----- Available data

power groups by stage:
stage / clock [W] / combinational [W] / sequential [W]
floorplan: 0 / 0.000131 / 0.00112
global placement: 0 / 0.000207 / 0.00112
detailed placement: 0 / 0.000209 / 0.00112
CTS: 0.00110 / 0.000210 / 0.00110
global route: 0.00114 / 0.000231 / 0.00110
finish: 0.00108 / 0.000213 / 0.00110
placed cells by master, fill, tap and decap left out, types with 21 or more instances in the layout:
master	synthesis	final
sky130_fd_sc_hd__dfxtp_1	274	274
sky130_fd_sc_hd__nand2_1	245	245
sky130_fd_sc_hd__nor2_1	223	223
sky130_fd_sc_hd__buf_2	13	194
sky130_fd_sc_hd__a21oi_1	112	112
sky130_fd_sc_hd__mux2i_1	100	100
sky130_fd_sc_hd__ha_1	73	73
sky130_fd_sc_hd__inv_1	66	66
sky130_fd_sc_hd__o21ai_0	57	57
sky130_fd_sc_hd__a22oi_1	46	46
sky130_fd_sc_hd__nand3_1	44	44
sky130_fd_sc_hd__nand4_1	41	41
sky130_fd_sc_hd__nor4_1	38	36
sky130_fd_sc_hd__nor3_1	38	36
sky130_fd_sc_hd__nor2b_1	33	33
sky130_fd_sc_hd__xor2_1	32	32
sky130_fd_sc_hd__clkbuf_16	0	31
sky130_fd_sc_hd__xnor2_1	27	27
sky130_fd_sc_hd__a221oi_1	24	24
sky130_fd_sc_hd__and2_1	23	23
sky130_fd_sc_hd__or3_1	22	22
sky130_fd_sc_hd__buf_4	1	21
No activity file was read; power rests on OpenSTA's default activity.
$ cat src/pfpc_persist_filter.sv
// Consecutive out-of-range counter with persistence compare
`timescale 1ns/100ps
module pfpc_persist_filter #(
   parameter int CNT_W = 6
) (
   // Clock and reset
   input wire logic pclk,
   input wire logic presetn,
   // Cycle and result
   input wire logic cycle_start,
   input wire logic [CNT_W-1:0] need,
   input wire logic result_valid,
   input wire logic out_of_range,
   // Event and count
   output logic event_r,
   output logic [CNT_W-1:0] count_r
);
   logic [CNT_W-1:0] need_r;
   logic [CNT_W-1:0] count_nxt;

   // Code taken at cycle start
   always_ff @(posedge pclk or negedge presetn)
   begin
      if (!presetn)
         need_r <= '0;
      else if (cycle_start)
         need_r <= need;
   end

   // Saturating count
   always_comb
   begin
      if (!out_of_range)
         count_nxt = '0;
      else if (count_r >= need_r)
         count_nxt = need_r;
      else
         count_nxt = CNT_W'(count_r + 1'b1);
   end

   always_ff @(posedge pclk or negedge presetn)
   begin
      if (!presetn)
         count_r <= '0;
      else if (result_valid)
         count_r <= count_nxt;
   end

   // Event on each result meeting the count, or every result for code zero
   always_ff @(posedge pclk or negedge presetn)
   begin
      if (!presetn)
         event_r <= 1'b0;
      else
         event_r <= result_valid && ((need_r == '0) || (out_of_range && count_nxt == need_r));
   end

   a_code_zero_every: assert property (@(posedge pclk) disable iff (!presetn)
      (result_valid && need_r == '0) |=> event_r)
      else $error("code zero result gave no event");

   a_inside_clears: assert property (@(posedge pclk) disable iff (!presetn)
      (result_valid && !out_of_range) |=> (count_r == '0))
      else $error("counter not cleared on inside result");

   a_count_saturates: assert property (@(posedge pclk) disable iff (!presetn)
      (result_valid && need_r != '0) |=> (count_r <= $past(need_r)))
      else $error("counter passed its code");

   a_event_needs_count: assert property (@(posedge pclk) disable iff (!presetn)
      (event_r && $past(need_r) != '0) |-> (count_r == $past(need_r) && $past(out_of_range)))
      else $error("event before count reached");
endmodule

$ cat config.mk
export PLATFORM = sky130hd
export DESIGN_NAME = pfpc_top
export DESIGN_NICKNAME = d
export VERILOG_FILES = /design/src/pfpc_pkg.sv /design/src/pfpc_top.sv /design/src/pfpc_persist_filter.sv
export SDC_FILE = /design/constraint.sdc
export NUM_CORES = 1
export LEC_CHECK = 0
export BUFFER_PORTS_ARGS = -buffer_cell sky130_fd_sc_hd__buf_4
export CAP_MARGIN = 20
export CORE_ASPECT_RATIO = 1.25
export CORE_MARGIN = 1
export CORE_UTILIZATION = 58
export CTS_CLUSTER_SIZE = 24
export DETAILED_ROUTE_END_ITERATION = 7
export PLACE_DENSITY = 0.87
export SYNTH_ARGS = -nofsm -noshare
export SYNTH_HDL_FRONTEND = slang
export SYNTH_SLANG_ARGS = --single-unit
export TNS_END_PERCENT = 20
$ cat constraint.sdc
create_clock -name pclk -period 8.15 [get_ports pclk]
set_input_delay 0.815 -clock pclk [delete_from_list [all_inputs] [get_ports pclk]]
set_output_delay 0.815 -clock pclk [all_outputs]
set_load 0.02 [all_outputs]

----------

- **About this exercise**
Return from the data every line that holds "placement".

- **Answer below**
global placement: 0 / 0.000207 / 0.00112
detailed placement: 0 / 0.000209 / 0.00112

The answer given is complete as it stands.